Allahın yasalarında, nizamında, sisteminde asla bir değişiklik bulunamayacağı söz konusu olduğu halde İnsanın kendi yetki ve sorumluluğunda ki hal ve hareketlerinde ki tutarsızlıkları, sözünden dönmeleri, yalan söylemlerini nasıl değerlendirmemiz gerekecektir. İnsanoğlunun müdahale gücünü aşan hususlarda ve fıtratıyla ilgili elbette Sünnetullah da asla bir değişiklik söz konusu olamaz. Güneşin hareketleri, tabiat olayları, insani özellikler, canlıların üreme, yaşama ve ölümleri gibi benzeri bütün mevcudatın işleyiş usul ve yöntemlerine bu açıdan bakmamız gerekmektedir. Her varlık gibi insanın da üremesi yaşaması (fıtratı) ve ölümü Allah’ın değişmez yasaları (sünnetullah) içerisinde değerlendirilir. Hal ve hareketlerin neticesinde ki sorumluluk ise esasıyla ilgilidir.


 İnsan denen canlıya Yaratıcının ikramı olarak verilen akıl ve vicdan melekelerini kullanarak kendisine tanınan yetkiler çerçevesinde yaşamına ve dünya hayatında ki kuracağı her türlü sisteme, devlete, tarikata v.b. insan topluluklarına benim yolum veya bizim yolumuz sünnetullahtır diyerek haricindekileri aksi yönde gösteremez, göstermemelidir. Bu iddiada bulunan kişi veya kurumların sünnetullaha uygunluğuna karar verecek ve herkes tarafından kabul edilebilirliği geçerli olan dünyada makam var mıdır? Dünya da ki bu makam olsa olsa ancak insana Allahın verdiği akıl, vicdan ve nefislerini kullanarak, gönderilen Peygamberlerin gösterdiği istikamettir.

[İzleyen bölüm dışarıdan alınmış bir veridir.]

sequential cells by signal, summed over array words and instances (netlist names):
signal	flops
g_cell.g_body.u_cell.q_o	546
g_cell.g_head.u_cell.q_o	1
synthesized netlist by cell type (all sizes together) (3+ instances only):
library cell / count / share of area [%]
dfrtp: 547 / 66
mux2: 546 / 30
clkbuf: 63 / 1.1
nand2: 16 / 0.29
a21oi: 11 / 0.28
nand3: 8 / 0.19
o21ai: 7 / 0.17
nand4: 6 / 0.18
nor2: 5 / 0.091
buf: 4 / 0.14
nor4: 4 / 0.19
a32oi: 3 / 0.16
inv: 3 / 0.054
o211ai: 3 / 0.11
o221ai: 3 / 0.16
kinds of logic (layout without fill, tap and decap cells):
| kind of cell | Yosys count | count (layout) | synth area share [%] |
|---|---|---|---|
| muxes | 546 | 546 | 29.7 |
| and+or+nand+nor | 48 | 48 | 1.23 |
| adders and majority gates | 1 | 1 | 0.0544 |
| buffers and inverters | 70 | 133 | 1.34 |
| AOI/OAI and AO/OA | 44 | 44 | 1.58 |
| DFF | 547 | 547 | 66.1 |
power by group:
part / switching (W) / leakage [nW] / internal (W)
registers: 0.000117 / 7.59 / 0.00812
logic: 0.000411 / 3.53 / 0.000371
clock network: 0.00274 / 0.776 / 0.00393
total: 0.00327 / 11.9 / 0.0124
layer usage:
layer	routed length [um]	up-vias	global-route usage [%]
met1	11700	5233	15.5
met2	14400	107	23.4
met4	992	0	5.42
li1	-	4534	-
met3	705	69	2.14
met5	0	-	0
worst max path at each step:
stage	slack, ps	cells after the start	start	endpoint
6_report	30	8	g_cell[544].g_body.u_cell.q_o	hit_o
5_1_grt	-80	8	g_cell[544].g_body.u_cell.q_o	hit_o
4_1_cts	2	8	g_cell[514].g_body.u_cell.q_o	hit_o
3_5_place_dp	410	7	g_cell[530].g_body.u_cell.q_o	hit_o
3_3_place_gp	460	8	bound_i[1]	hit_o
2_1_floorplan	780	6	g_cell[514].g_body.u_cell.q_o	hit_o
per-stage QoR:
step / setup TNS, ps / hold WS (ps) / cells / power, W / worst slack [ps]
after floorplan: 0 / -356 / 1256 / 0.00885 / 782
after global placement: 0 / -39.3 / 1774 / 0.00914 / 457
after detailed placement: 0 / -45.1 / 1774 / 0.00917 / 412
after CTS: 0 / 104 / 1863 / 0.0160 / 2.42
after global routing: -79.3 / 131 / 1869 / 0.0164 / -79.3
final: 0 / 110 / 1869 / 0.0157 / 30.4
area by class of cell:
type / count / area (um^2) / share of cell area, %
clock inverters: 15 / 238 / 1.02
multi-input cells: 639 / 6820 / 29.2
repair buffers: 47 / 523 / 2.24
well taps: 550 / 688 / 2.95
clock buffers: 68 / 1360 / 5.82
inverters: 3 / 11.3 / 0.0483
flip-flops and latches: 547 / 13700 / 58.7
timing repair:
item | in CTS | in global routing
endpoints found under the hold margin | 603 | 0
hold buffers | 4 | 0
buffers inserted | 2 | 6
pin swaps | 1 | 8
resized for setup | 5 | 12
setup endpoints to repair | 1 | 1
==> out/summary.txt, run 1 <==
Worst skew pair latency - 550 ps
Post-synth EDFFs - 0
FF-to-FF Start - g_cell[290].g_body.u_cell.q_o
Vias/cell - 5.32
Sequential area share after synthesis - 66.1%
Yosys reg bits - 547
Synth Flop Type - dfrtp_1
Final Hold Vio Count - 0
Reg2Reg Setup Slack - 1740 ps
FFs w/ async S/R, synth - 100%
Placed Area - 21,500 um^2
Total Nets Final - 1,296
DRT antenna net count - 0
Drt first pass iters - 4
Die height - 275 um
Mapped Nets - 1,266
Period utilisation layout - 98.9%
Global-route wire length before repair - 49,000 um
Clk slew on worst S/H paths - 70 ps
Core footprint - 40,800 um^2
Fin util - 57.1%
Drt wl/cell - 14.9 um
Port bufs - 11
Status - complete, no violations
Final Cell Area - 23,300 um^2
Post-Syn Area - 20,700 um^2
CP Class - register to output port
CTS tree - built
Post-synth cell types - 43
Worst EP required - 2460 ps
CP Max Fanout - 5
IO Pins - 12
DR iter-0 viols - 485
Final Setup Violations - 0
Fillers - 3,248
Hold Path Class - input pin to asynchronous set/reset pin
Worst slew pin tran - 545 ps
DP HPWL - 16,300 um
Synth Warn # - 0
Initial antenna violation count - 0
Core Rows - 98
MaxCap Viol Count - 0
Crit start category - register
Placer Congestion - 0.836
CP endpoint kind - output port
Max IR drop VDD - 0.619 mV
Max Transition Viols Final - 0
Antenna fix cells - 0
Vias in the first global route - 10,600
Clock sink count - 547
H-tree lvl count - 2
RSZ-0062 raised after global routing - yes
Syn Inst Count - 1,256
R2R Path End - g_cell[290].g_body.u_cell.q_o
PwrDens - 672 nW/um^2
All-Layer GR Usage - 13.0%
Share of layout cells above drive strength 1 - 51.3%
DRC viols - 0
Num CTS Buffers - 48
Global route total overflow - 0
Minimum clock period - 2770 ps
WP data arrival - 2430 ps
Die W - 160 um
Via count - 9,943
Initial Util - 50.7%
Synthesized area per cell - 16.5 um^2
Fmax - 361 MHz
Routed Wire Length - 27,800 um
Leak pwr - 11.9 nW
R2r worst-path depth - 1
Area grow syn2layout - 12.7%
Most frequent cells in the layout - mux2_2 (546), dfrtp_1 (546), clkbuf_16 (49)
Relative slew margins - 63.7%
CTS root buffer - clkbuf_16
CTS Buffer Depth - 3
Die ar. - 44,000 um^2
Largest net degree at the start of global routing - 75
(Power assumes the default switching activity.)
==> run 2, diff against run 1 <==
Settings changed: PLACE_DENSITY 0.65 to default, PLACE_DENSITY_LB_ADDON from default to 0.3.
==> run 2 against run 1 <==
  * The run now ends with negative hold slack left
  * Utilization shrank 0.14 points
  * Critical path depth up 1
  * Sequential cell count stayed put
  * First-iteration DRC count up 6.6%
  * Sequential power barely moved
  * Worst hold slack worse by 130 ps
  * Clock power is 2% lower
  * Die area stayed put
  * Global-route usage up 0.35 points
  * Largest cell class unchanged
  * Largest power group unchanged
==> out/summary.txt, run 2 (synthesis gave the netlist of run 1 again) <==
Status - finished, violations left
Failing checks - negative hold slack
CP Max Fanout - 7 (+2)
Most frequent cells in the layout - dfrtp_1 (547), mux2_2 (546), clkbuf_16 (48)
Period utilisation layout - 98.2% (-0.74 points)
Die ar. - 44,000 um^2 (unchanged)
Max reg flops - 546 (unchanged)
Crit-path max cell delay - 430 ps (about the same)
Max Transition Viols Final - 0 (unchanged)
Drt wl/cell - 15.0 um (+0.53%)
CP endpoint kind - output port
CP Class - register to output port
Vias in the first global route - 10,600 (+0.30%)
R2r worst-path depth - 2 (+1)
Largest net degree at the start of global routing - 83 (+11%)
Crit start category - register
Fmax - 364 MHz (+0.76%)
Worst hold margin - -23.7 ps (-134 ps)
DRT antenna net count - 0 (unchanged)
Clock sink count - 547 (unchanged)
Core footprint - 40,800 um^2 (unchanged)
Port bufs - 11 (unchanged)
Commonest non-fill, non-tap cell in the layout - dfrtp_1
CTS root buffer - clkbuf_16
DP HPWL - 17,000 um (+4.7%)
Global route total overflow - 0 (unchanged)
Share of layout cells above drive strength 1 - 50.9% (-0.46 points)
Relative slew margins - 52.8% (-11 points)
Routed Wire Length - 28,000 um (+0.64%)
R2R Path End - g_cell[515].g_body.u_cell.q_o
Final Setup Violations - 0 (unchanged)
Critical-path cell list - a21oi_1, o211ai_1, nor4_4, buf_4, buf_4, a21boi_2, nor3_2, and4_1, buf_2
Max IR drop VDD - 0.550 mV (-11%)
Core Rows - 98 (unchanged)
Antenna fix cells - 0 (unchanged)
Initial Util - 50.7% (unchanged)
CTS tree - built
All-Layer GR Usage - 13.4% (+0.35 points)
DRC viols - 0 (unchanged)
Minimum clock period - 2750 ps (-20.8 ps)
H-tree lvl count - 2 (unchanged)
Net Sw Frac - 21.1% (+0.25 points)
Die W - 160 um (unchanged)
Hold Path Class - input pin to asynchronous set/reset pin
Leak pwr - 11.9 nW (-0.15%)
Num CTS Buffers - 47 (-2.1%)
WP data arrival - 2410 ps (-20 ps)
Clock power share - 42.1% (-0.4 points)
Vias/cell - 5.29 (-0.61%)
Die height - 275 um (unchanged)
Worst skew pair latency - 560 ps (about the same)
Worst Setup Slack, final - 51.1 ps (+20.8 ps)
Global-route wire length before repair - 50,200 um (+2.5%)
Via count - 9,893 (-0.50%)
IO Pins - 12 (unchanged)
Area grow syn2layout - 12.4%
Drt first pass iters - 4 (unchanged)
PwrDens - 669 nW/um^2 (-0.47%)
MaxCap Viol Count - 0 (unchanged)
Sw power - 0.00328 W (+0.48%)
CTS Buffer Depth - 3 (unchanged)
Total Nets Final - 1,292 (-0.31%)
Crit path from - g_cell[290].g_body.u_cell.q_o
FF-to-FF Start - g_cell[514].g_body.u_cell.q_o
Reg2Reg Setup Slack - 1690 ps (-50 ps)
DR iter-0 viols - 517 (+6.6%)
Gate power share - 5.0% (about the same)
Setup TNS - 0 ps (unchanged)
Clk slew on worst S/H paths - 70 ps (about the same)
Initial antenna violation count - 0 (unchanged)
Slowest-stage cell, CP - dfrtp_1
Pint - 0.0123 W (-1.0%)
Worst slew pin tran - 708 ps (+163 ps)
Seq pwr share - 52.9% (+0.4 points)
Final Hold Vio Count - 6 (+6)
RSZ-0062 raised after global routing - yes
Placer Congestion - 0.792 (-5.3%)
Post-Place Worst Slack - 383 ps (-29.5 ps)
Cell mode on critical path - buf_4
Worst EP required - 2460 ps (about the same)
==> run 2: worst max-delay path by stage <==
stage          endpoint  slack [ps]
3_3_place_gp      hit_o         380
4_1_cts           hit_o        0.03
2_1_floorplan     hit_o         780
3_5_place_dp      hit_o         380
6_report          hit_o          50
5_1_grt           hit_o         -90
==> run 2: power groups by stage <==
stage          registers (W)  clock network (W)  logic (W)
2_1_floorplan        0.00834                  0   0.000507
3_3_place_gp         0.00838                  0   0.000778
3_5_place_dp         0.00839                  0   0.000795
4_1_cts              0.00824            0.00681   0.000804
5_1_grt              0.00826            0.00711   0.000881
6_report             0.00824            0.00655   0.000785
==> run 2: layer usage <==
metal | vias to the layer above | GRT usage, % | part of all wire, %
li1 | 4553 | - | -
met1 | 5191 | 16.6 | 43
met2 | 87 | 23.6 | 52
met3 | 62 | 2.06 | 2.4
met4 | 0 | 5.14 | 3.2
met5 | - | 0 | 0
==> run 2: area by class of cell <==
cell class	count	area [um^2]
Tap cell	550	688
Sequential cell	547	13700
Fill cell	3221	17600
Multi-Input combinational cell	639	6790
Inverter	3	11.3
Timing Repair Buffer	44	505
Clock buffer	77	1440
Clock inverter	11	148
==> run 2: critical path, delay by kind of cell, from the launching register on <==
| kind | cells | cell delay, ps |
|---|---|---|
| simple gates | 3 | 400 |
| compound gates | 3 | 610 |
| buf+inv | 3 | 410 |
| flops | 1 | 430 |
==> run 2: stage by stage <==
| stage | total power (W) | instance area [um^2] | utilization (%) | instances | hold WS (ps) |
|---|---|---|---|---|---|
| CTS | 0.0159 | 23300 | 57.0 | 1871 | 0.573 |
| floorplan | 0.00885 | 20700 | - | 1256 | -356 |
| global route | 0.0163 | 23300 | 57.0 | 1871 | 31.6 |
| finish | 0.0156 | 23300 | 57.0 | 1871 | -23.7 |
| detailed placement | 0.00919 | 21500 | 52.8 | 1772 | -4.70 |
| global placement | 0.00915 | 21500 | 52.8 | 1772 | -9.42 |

İnsanoğlunun hayatta kalabilmek için çaba ve gayret gösterme fiiliyatında ki işleyiş usulünün bizatihi kendisi sünnetullahtır. Allah’ın koyduğu nizam ve intizam sebebiyledir ki insan ortaya olumlu veya olumsuz hal ve hareketler sunabiliyor. Söz konusu bu yaşantısının veya kurduğu sistemin sünnetullaha uygunluğunda isabet kaydedip kaydetmemesini ancak Allah cc ahirette bildirecektir. Allah cc biz kullara yeryüzünde yaşamak için kural koyma, nizam yapma yetkisi vermiştir.Bu yetki sorumsuz bir yetki olmayıp vicdan, akıl ve nefis denilen melekeleri kullanarak ortaya koyduğumuz hal ve hareketleri vahyin denetimine tabi sınırlı ve sorumlu bir yetkidir. Yüce Allah’ın bu konuda ki sünnetullahı bu şekilde ortaya çıkmaktadır. Genel manada insan denen varlığı da içerisine alacak şekilde değerlendirilecek olan bir sünnetullah kavramına açıklık getirmek gerekirse; Gayb ve şehadet aleminde ki mevcut varlıkların üreme, yaşama ve ölümlerinde ki intizam, sistem ve kurallar olduğunu söylemek mümkündür.


Bu açıdan baktığımız zaman insanoğlu bizatihi yaratıcısının vermiş olduğu kendi sorumluluğunun ve yetkisinin bulunduğu alanlarda aklı, vicdanı ve nefsi ile meydana getirmiş olduğu nizam, sistem ve kanunlara kesin bir dille “bu sünnetullahtır” diyemez. Hiç bir beşerin koyduğu nizam, sistem, kanun sünnetullah olarak isimlendirilemez. İnsanoğlu kendi elleriyle ve aklıyla kurduğu nizama, sisteme “sünnetullahtır” diye iddia ederse bunun adı sünnetullah değil sünnetisahteilah olur.


Burada ki hassasiyetle ilgili şöyle bir tespit yapmak mümkündür: İnsanoğlunun kendi yetki ve sorumlu olduğu alanlarda tesis etmiş olduğu sistem,nizam ve kanunların şeklen işleyişi sünnetullah çercevesinde mümkün olmaktadır. Yani insanın kendi varlığı üremesi, yaşaması ve ölümünde ki sistem, nizam ve kurallar sünnetullahtır. Aksine insan kendi yetkisinde ve sorumluluğunda olan alanlarda tesis ettiği nizama, kurduğu sisteme ve koyduğu kanunlara sünnetullah iddiasında bulunursa bu durum “Allahla kandırmak”tan başka bir şey değildir.

Tarihte kendisinin sünnetullahı ihya ettiğini iddia eden lider konumunda ki kişi, kurum ve kanaat önderleri sünnetullah kavramını kendi otoritelerinin tesisi ve idarelerinin devamı için istismar etmişlerdir. Bu yolla Müslümanların samimiyetinden ve imanlarının gücünden maddi manevi istifade etmek için topluluk baskısı oluşturmuşlardır. Sünnetullah kavramı ile ilgili olarak dikkat edilmesi ve amaçlanması gereken husus; insanın veya insan topluluklarının neticelerinden sorumlu oldukları ve tamamen kendi insiyatiflerinde bulunan akıllarını kullanarak vahyin denetiminde kendilerinden olmayanları da dışlamadan ve sapıklıkla suçlamadan sünnetullaha uygunluğunu hedeflemek olmalıdır. Hedeften ziyade iddiada bulunmak ise farkında olmadan sünnetullah diye dünya hayatında tutturduğumuz yolun ahrette Allah cc tarafından sünnetisahteilah olarak önümüze konursa işte o zaman vay halimize.